Impact Ordered Query Processing
Apache License 2.0
3 stars 0 forks source link

Read gzip CIFF file #35

Closed lgrz closed 6 months ago

lgrz commented 2 years ago

Detect if the input CIFF file is gzip encoded and decode the entire file to byte buffer. Otherwise use the existing mmap buffer implementation for uncompressed CIFF files.

Also looking for any comments on if this could be improved in any way. Thanks.

JMMackenzie commented 1 year ago

@mpetri - any comments?

lgrz commented 1 year ago

The limitations of this patch are that mmap is not used for gzip files. This means that (using CC-News as an example) an uncompressed ciff file will index CC-News with 256GB RAM (with the help of mmap), while a gzip compressed ciff file will require >256GB RAM due to not using mmap and being dumb by decoding everything to a byte buffer (/usr/bin/time reported around 305GB RAM). Smaller gzip CIFF files should work ok though of course.

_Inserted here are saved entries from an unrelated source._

From an optimization exercise on the open Yosys and OpenROAD flow, aimed at small area and a short achievable clock period; shortcuts taken in it are not production practice. In this exercise RTL edits were held to simulation tests only and were not proved equivalent to the original. Power is estimated from default activity; no workload was simulated.

north:
// pipelined_divider
module pipelined_divider (input             clock,
                          input             reset,
                          input             input_valid,
                          input       [5:0] input_tag,
                          input      [23:0] divisor,
                          input      [31:0] dividend,
                          output reg        output_valid,
                          output reg  [5:0] output_tag,
                          output reg [31:0] quotient,
                          output reg [31:0] remainder);
clock: 7.0 ns
lec_check: 0
abc_area: 1
abc_clock_period_in_ps: 3000
cap_margin: 20
core_margin: 2
core_utilization: 40
cts_cluster_diameter: 80
cts_cluster_size: 30
setup_slack_margin: 4.25
slew_margin: 20
standard.sh (not shown) runs the stock make flow with config.mk's settings and CLKGATE_MAP_FILE= SYNTH_SCRIPT=/design/flow/synth_recipe.tcl, a recipe that flattens the netlist after the stock synthesis.
==> flow/flow/run.sh <==
#!/bin/bash
set -euo pipefail
here=$(cd "$(dirname "$0")" && pwd)
source "$here/vars.sh"
bash standard.sh > flow.log 2>&1
==> flow/flow/vars.sh <==
# ORFS variables for this flow (see run.sh)
# No full-adder cell mapping in synthesis: ABC maps the adders itself.
export ADDER_MAP_FILE=
# Port buffers: a plain buffer rather than the default pick (a delay cell).
export BUFFER_PORTS_ARGS="-buffer_cell sky130_fd_sc_hd__buf_2"
north finished all stages; the layout is clean.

While it does work, the gzip version can use up too much resources. I've been looking at ways to fix that so that mmap is used in all cases, and since we make multiple passes over the ciff file, we can build a "gzip index" on the first pass to decode sections of the gzip file on the fly. It turns out to be more involved that I thought it would be. It may take me sometime to get a prototype working though and flate2 doesn't support all of the zlib operations we need to make the index of entry points. Also not clear (to me) how this would work with parallel iterators either.

So there are a number of considerations here: accept the patch with its limitations (and wait for possible improvements); reject it because of the limitations as there is low benefit; possibly wait for an improved way of processing gzip ciff files with mmap support.

JMMackenzie commented 6 months ago

Coming back to this...

I think we merge and revisit later, it's unlikely anyone will be reading >RAM sized CIFF files I guess?

lgrz commented 6 months ago

Agree that we revisit later. I'm in favor of not merging now. And, if it is revisited then it will probably be useful and have some benefit to some usecase, and at that time the details can get another look then?

JMMackenzie commented 6 months ago

OK, I wont merge, will convert to draft and leave it as-is for now. Thanks!

lgrz commented 6 months ago

Some of my intentions that were missing from the previous comment. It is not clear to me that the changes in their current form, are a net improvement.

Therefore, this issue could be closed and be available for reference if this gets revisited in the future.